Deep learning has emerged as the state-of-the-art approach for AI models across nearly every domain.
It relies on distributed networks of mathematical operations providing the ability to learn intricate nuances of very complex data.
It requires very large amounts of data and computational resources.

Approaches

Deep learning

Approach in which multiple layers of nodes (a deep neural network) can extract meaning, relationships, and other complex patterns from large volumes of raw (unstructured and unlabeled) data and make their own predictions about what the data represents.
They were initially created with the idea of closely simulating the human brain.

Deep neural networks include:

  • An input layer.
  • 3 or more (now usually hundreds) of hidden layers.
  • An output layer.

The multiple layers enable unsupervised learning.

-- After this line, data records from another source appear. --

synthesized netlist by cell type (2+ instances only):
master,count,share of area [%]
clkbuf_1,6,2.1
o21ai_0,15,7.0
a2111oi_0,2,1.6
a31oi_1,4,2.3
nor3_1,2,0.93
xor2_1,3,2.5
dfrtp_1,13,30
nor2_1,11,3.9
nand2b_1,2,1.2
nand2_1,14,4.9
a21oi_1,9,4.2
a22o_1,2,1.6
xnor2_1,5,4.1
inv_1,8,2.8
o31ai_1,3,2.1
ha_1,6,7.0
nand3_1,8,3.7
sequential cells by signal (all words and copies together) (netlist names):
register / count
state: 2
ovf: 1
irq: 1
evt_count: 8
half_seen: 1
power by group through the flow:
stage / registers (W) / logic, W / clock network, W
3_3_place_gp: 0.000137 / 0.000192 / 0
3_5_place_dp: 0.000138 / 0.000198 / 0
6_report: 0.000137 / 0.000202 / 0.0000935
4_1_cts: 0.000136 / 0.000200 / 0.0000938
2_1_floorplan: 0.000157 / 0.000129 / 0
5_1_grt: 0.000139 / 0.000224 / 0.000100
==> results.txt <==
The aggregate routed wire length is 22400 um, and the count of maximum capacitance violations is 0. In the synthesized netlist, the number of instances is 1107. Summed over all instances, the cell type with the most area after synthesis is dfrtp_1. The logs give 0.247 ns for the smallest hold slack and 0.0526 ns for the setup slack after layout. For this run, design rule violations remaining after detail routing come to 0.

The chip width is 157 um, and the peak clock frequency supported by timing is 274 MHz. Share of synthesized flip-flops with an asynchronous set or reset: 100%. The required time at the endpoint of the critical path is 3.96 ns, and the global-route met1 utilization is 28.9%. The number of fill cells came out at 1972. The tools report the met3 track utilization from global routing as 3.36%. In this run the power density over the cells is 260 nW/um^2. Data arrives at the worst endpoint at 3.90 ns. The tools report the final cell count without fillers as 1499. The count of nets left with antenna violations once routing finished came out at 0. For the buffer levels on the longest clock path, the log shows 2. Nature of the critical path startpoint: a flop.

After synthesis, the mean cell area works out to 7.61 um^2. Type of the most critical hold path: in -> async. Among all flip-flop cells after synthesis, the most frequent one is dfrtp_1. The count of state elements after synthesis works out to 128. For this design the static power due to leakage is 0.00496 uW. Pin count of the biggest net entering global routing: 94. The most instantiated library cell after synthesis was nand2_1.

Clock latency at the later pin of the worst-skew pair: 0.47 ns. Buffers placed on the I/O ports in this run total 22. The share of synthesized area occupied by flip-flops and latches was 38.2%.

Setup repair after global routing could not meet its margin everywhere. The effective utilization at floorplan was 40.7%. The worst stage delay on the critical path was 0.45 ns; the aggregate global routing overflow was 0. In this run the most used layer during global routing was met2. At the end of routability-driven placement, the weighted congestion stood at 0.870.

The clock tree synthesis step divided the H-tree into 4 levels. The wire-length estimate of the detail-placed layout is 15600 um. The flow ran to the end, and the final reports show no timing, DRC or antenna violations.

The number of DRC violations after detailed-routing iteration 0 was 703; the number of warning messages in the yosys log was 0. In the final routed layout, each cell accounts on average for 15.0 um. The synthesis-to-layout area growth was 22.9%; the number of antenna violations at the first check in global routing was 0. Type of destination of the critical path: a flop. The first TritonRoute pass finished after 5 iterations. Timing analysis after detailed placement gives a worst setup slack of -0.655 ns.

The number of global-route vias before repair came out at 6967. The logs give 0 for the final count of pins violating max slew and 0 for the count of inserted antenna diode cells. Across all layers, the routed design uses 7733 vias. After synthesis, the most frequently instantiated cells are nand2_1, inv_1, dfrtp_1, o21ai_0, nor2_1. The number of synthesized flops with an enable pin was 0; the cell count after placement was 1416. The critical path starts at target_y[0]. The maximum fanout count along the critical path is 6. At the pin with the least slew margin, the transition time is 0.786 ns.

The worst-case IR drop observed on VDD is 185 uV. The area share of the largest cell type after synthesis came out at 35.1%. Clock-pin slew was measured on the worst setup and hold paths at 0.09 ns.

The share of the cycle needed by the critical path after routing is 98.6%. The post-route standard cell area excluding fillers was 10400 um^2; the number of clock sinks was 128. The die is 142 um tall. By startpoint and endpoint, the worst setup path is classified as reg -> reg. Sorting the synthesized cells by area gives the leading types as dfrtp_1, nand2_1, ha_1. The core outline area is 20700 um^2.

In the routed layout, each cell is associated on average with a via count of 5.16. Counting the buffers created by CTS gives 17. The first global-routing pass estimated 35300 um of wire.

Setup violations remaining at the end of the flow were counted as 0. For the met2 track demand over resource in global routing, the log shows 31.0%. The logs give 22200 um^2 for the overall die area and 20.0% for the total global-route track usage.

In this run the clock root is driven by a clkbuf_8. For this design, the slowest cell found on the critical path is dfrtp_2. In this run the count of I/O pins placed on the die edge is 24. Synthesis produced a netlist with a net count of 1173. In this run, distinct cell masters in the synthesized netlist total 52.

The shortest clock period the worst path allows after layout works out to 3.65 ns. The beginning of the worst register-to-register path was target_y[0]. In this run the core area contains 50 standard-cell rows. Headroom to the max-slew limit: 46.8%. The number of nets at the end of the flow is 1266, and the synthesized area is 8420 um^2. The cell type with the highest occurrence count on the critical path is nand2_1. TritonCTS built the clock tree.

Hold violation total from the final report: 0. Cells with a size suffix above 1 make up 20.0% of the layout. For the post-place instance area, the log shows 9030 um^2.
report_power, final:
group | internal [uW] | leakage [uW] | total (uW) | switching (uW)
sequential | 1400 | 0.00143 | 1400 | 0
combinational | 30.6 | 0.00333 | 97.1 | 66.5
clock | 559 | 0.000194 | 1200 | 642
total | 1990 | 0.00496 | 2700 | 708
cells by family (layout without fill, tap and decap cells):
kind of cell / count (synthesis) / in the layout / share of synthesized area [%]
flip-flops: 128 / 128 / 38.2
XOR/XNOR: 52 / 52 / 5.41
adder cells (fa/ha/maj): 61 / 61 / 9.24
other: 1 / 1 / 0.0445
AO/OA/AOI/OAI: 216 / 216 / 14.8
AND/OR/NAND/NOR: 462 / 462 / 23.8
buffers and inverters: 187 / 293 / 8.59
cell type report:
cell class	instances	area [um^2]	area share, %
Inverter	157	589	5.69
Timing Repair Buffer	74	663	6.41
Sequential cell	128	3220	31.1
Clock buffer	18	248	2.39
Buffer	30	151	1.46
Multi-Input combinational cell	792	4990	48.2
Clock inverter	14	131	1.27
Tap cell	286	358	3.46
**src/rtl/dpram_stream_pkg.sv**
```systemverilog
// rtl/dpram_stream_pkg.sv - shared defaults, FSM states and output FIFO depth for the RAM stream reader
package dpram_stream_pkg;

  localparam int AWIDTH_DEFAULT    = 12;
  localparam int DWIDTH_DEFAULT    = 60;
  localparam int NUM_WORDS_DEFAULT = 4096;
  localparam int FIFO_DEPTH        = 3;

  typedef enum logic [1:0] {
    IDLE  = 2'd0,
    RUN   = 2'd1,
    DRAIN = 2'd2
  } state_t;

endpackage

```
**src/rtl/dpram_rd_fifo.sv**
```systemverilog
// rtl/dpram_rd_fifo.sv - 3-entry shift-register FIFO whose head register is the stream output
module dpram_rd_fifo
  import dpram_stream_pkg::*;
#(
  parameter int DWIDTH = DWIDTH_DEFAULT
) (
  input  logic              clk,
  input  logic              reset,
  input  logic              push,
  input  logic [DWIDTH-1:0] wdata,
  input  logic              pop,
  output logic [DWIDTH-1:0] head,
  output logic              full,
  output logic              empty,
  output logic [1:0]        occupancy
);

  logic [DWIDTH-1:0] mem [FIFO_DEPTH];
  logic [1:0]        occ;
  logic              do_push;
  logic              do_pop;
  logic [1:0]        wr_idx;

  assign do_pop  = pop && (occ != 2'd0);
  assign do_push = push && ((occ != 2'(FIFO_DEPTH)) || do_pop);
  // With a simultaneous pop the entries shift down, so the new word lands one slot lower
  assign wr_idx  = do_pop ? (occ - 2'd1) : occ;

  // Entry 0 is always the head; pops shift the queue toward it
  always_ff @(posedge clk or posedge reset) begin
    if (reset) begin
      for (int i = 0; i < FIFO_DEPTH; i++) mem[i] <= '0;
      occ <= 2'd0;
    end else begin
      if (do_pop) begin
        for (int i = 0; i < FIFO_DEPTH - 1; i++) mem[i] <= mem[i+1];
      end
      if (do_push) mem[wr_idx] <= wdata;
      occ <= occ + {1'b0, do_push} - {1'b0, do_pop};
    end
  end

  assign head      = mem[0];
  assign full      = (occ == 2'(FIFO_DEPTH));
  assign empty     = (occ == 2'd0);
  assign occupancy = occ;

endmodule

```
**src/rtl/dpram_stream_reader.sv**
```systemverilog
// rtl/dpram_stream_reader.sv - strided RAM read client with valid/ready output; DPRAM_STREAM_WRAP_EN selects address wrap over range abort
module dpram_stream_reader
  import dpram_stream_pkg::*;
#(
  parameter int AWIDTH    = AWIDTH_DEFAULT,
  parameter int NUM_WORDS = NUM_WORDS_DEFAULT,
  parameter int DWIDTH    = DWIDTH_DEFAULT
) (
  input  logic              clk,
  input  logic              reset,
  input  logic              start,
  input  logic [AWIDTH-1:0] base_addr,
  input  logic [AWIDTH:0]   count,
  input  logic [AWIDTH-1:0] stride,
  output logic              busy,
  output logic              done,
  output logic              err,
  output logic [AWIDTH-1:0] ram_addr,
  output logic              ram_wren,
  output logic [DWIDTH-1:0] ram_wdata,
  input  logic [DWIDTH-1:0] ram_rdata,
  output logic [DWIDTH-1:0] out_data,
  output logic              out_valid,
  input  logic              out_ready
);

  localparam logic [AWIDTH:0] ADDR_LIMIT = (AWIDTH+1)'(NUM_WORDS);

  state_t            state;
  logic [AWIDTH:0]   remaining;
  logic [AWIDTH-1:0] stride_q;
  logic              inflight;
  logic              err_pend;
  logic [1:0]        occ;
  logic              fifo_full;
  logic              fifo_empty;
  logic              pop;
  logic              issue;
  logic              last_issue;
  logic              drain_done;
  logic [AWIDTH:0]   next_addr_full;
  logic              addr_past_end;
  logic [AWIDTH-1:0] next_addr;
  logic              addr_overflow;

  assign ram_wren  = 1'b0;
  assign ram_wdata = '0;

  assign out_valid = !fifo_empty;
  assign pop       = out_valid && out_ready;

  // ram_addr holds the address the RAM samples at the next edge, so an issue is that sampling edge.
  // Only registered terms gate it, keeping out_ready off the RAM address path.
  assign issue      = (state == RUN) && !fifo_full &&
                      (({1'b0, occ} + {2'b00, inflight}) < 3'(FIFO_DEPTH));
  assign last_issue = (remaining == {{AWIDTH{1'b0}}, 1'b1});

  assign next_addr_full = {1'b0, ram_addr} + {1'b0, stride_q};
  assign addr_past_end  = (next_addr_full >= ADDR_LIMIT);

`ifdef DPRAM_STREAM_WRAP_EN
  assign next_addr     = addr_past_end ? AWIDTH'(next_addr_full - ADDR_LIMIT)
                                       : next_addr_full[AWIDTH-1:0];
  assign addr_overflow = 1'b0;
`else
  assign next_addr     = next_addr_full[AWIDTH-1:0];
  assign addr_overflow = addr_past_end;
`endif

  // Finish in the cycle right after the final stream transfer, so a pop emptying the FIFO counts
  assign drain_done = (state == DRAIN) && !inflight &&
                      ((occ == 2'd0) || ((occ == 2'd1) && pop));

  // Request FSM: address generation, read tracking and done/err pulses
  always_ff @(posedge clk or posedge reset) begin
    if (reset) begin
      state     <= IDLE;
      ram_addr  <= '0;
      remaining <= '0;
      stride_q  <= '0;
      inflight  <= 1'b0;
      err_pend  <= 1'b0;
      busy      <= 1'b0;
      done      <= 1'b0;
      err       <= 1'b0;
    end else begin
      done     <= 1'b0;
      err      <= 1'b0;
      inflight <= issue;
      case (state)
        IDLE: begin
          if (start) begin
            if (count != '0) begin
              ram_addr  <= base_addr;
              remaining <= count;
              stride_q  <= stride;
              err_pend  <= 1'b0;
              busy      <= 1'b1;
              state     <= RUN;
            end else begin
              done <= 1'b1;
            end
          end
        end
        RUN: begin
          if (issue) begin
            remaining <= remaining - 1'b1;
            if (last_issue) begin
              state <= DRAIN;
            end else if (addr_overflow) begin
              err_pend <= 1'b1;
              state    <= DRAIN;
            end else begin
              ram_addr <= next_addr;
            end
          end
        end
        DRAIN: begin
          if (drain_done) begin
            done  <= 1'b1;
            err   <= err_pend;
            busy  <= 1'b0;
            state <= IDLE;
          end
        end
        default: state <= IDLE;
      endcase
    end
  end

  dpram_rd_fifo #(
    .DWIDTH(DWIDTH)
  ) u_fifo (
    .clk      (clk),
    .reset    (reset),
    .push     (inflight),
    .wdata    (ram_rdata),
    .pop      (pop),
    .head     (out_data),
    .full     (fifo_full),
    .empty    (fifo_empty),
    .occupancy(occ)
  );

endmodule

```
**config.mk**
```make
export PLATFORM = sky130hd
export DESIGN_NAME = dpram_stream_reader
export DESIGN_NICKNAME = d
export VERILOG_FILES = /design/src/rtl/dpram_stream_pkg.sv /design/src/rtl/dpram_rd_fifo.sv /design/src/rtl/dpram_stream_reader.sv
export SDC_FILE = /design/constraint.sdc
export NUM_CORES = 1
export LEC_CHECK = 0
export CAP_MARGIN = 20
export CORE_MARGIN = 2
export CORE_UTILIZATION = 48
export DETAILED_ROUTE_END_ITERATION = 16
export PLACE_DENSITY = 0.76
export SLEW_MARGIN = 20
export SYNTH_ARGS = -nofsm -noshare
export SYNTH_HDL_FRONTEND = slang
export SYNTH_HIERARCHICAL = 1
export SYNTH_SLANG_ARGS = --single-unit
```
**constraint.sdc**
```tcl
create_clock -name clk -period 6.4 [get_ports clk]
set_clock_uncertainty 0.2 [all_clocks]
set_input_delay 1.28 -clock clk [delete_from_list [all_inputs] [get_ports clk]]
set_output_delay 1.28 -clock clk [all_outputs]
set_load 0.005 [all_outputs]
```
==> qor.yml <==
status:
  status: "finished, final reports clean"
critical_path:
  cp_slowest_cell: "dfrtp_1"
  required_ps: 6600
  crit_path_end_kind: "flop"
  worstSetupPathType: "flop to flop"
  cp.arrival_ps: 4080
  crit_family: "buffers and inverters"
  ff2ff_setup_slack_ps: 2520
  critPathBufInv: 3
  start_kind: "flop"
  cpPeakStageDelay_ps: 690
  cpMostUsedCell: "buf_4"
  path_max_fanout: 68
  cp_cell_sequence: "inv_1 -> ha_1 -> nor2b_1 -> nor2b_4 -> buf_4 -> buf_4 -> nor3_1 -> a221oi_1"
yosys:
  synth_edf_count: 0
  synth_async_sr_flop_share_pct: 100.0
  yosys.area_share.simple_pct: 12.24
  yosysMostFrequentCell: "dfrtp_1"
  synth_compound_area_share_pct: 16.25
  ys_seq_elements: 226
  synth-warning-count: 6
  syn_area_mm2: 0.01245
  synth_mux_area_share_pct: 8.077
  seq_area_frac_synth_pct: 45.41
  synth_fa_ha_area_share_pct: 2.070
  syn_avg_cell_area_um2: 10.69
  synthCells: 1165
  ys_types: 64
  synth_common_cells: "226 x dfrtp_1, 133 x inv_1, 127 x nor3_1"
  synth_area_leader_cell: "dfrtp_1"
  synth-xor-area-share_pct: 0.7032
  synth_top_area_share_pct: 45.41
  synth_ff_type: "dfrtp_1"
  synth_top_family_by_area: "compound AO/OA/AOI/OAI gates"
  synth_area_leaders: "dfrtp_1 45%, buf_4 7.5%, a221oi_2 7.2%, mux2_2 5.7%, nor3_1 5.1%"
floorplan:
  fp-row-count: 58
  core_area_mm2: 0.02533
  ios: 238
  initial_core_util_pct: 49.17
  die-width_um: 165.1
  design.die.area_mm2: 0.02725
  die_h_um: 165.1
detailed_routing:
  wl_per_cell_um: 17.92
  wirelength_um: 28600
  drc: 0
  vias_per_cell: 5.561
  dr.pass1.iters: 5
  drt_first_iter_violations: 627
  postRouteAntennaNets: 0
  route.vias.total: 8876
cells_and_area:
  seq_area_mm2: 0.005657
  fin_nets: 1368
  drive_above_1_share_pct: 16.98
  fill_cells: 2105
  multiInputGateArea_mm2: 0.005192
  finish.instance_area_mm2: 0.01455
  synthToLayoutAreaGrowth_pct: 16.81
  diodes: 0
job:
  cap_violations: 0
clock_network:
  cts_made_buffers: 26
  cts_tree: "done"
  cts_resized: 0
  cts_buffer_depth: 3
  path_clk_slew_ps: 60
  hold_buffers: 0
  insertion_delay_ps: 520
  ctsRootBufferMaster: "clkbuf_16"
  cts.sinks: 226
  htreeDepth: 1
  cts_setup_buffers: 0
sta:
  drv_slew: 0
  finalCritPeriodShare_pct: 60.61
  fmax_ghz: 0.2578
  setup_violations: 0
  tightest_slew_ps: 1020
  min_period_ps: 3879
  finalHoldViolations: 0
  relSlewSlack_pct: 30.51
  rsz0062_at_grt: "no"
  tns_ps: 0
  whs_ps: 286.8
placed_design:
  hpwl_um: 17440
  place_congestion: 0.7987
  dpl_cell_area_mm2: 0.01367
  portBuffers: 176
grt:
  grt_max_degree: 183
  grt_pass1_vias: 8841
  grt-ovfl-total: 0
  grt_usage_pct: 20.86
  grt_pass1_wl_um: 45920
  antenna_found_initial: 0
power_and_ir_drop:
  max-vdd-ir-drop_v: 0.0003857
  power_uw: 7932
  p_leak_uw: 0.006272
  power.density_mw_per_mm2: 545.3
min_path:
  hp-class: "flop to flop"
==> cells in the final DEF (no fill, tap or decap), drive strengths merged, types with 3 or more instances in the layout <==
| cell type | instances |
|---|---|
| buf | 16 |
| nand4 | 5 |
| o22ai | 3 |
| nor4 | 4 |
| a21o | 4 |
| mux2 | 84 |
| nor2 | 16 |
| clkbuf | 37 |
| a21oi | 22 |
| o32ai | 5 |
| nand3 | 5 |
| nor3 | 127 |
| a221oi | 120 |
| nand2 | 33 |
| nand2b | 3 |
| ha | 19 |
| inv | 131 |
| o211ai | 8 |
| clkinv | 10 |
| a211oi | 4 |
| a22o | 3 |
| clkdlybuf4s50 | 176 |
| or3 | 4 |
| nor2b | 64 |
| xor2 | 5 |
| or4 | 3 |
| o21ai | 34 |
| conb | 61 |
| xnor2 | 5 |
| dfrtp | 226 |
==> layout make-up <==
| class | count | share of cell area [%] |
|---|---|---|
| clock buffers | 37 | 5.453 |
| clock inverters | 10 | 0.5418 |
| inverters | 133 | 3.457 |
| multi-input cells | 668 | 35.69 |
| flip-flops and latches | 226 | 38.88 |
| well taps | 330 | 2.838 |
| repair buffers | 192 | 13.13 |
==> routing by layer <==
metal | up-vias | track usage, % | share of wire (%)
met5 | - | 0 | 0
met4 | 0 | 5.810 | 2.4
met3 | 45 | 3.971 | 6.2
met2 | 274 | 34.77 | 48
met1 | 4439 | 27.89 | 43
li1 | 4118 | - | -
==> cell families after synthesis <==
logic type | Yosys count
mux | 85
other cells | 1
buf+inv | 331
fa+ha+maj | 20
compound gates | 213
simple gates | 279
xor+xnor | 10
flops | 226
==> worst register-to-register path: stages (launching register included) <==
cell,delay [ps]
dfrtp_1,690
inv_1,250
ha_1,360
nor2b_1,290
nor2b_4,280
buf_4,510
buf_4,740
nor3_1,150
a221oi_1,270
==> where the power goes <==
part           leakage (uW)  internal (uW)  total [uW]  switching, uW
Combinational       0.00329           1840        3840           2000
Sequential          0.00254           2150        2610            456
Clock              0.000442            898        1480            582
Total               0.00627           4890        7930           3040
==> worst paths after layout <==
check | cells after the start | from | endpoint
setup / recovery | 8 | u_fifo/occupancy[0] | u_fifo/mem[93]
hold / removal | 1 | flop | flop
setup reg to reg | 8 | u_fifo/occupancy[0] | u_fifo/mem[93]
hold reg to reg | 1 | flop | flop
max in group asynchronous | 3 | reset | u_fifo/mem[60]
min in group asynchronous | 3 | reset | state[1]
==> through the flow <==
step                setup slack (ps)  cells  utilization (%)
floorplan                       2583   1225                -
global placement                2162   1549            53.98
detailed placement              2063   1549            53.98
CTS                             2481   1596            57.43
global route                    2233   1596            57.44
finish                          2521   1596            57.44
Note: power is estimated with default switching activity, not from simulation.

Deep learning encompasses a range of neural network architectures, including multi-layer perceptrons (MLPs), convolutional neural networks (CNNs), recurrent neural networks (RNNs), graph networks, and transformers.
Results are usually applied to domains like computer vision, natural language processing, and robotics.

CNNs showed to be ideal for image and video recognition, including medical imaging.
LSTMs and RNNs excel in sequence prediction, language translation, and speech recognition. Generative adversarial networks (GANs) enabled the generation of realistic images and AI-driven art.

Architectures

Mixture of Experts

Divides a single model into multiple, specialized sub-networks (experts) along with a learned routing mechanism (gate or router) that dynamically selects which experts to activate for any given input.
Inference only leverages a small subset of experts at any time, typically 1 or 2 out of all of them.

It allows to build models with a very large total number of parameters, but only activate a fraction of them per input.
This makes them more efficient to pre-train and run.

A small router network:

  1. Takes the input.
  2. Produces a probability distribution over the available experts.
  3. Selects the top-k experts.

Training MoE models requires balancing to prevent the router from always routing to the same few experts, and possibly ensuring experts get roughly equal use instead.
All expert weights still need to be stored and loaded in memory.

MoE is used across many domains, including vision models, multimodal models, and speech recognition and recommendation systems.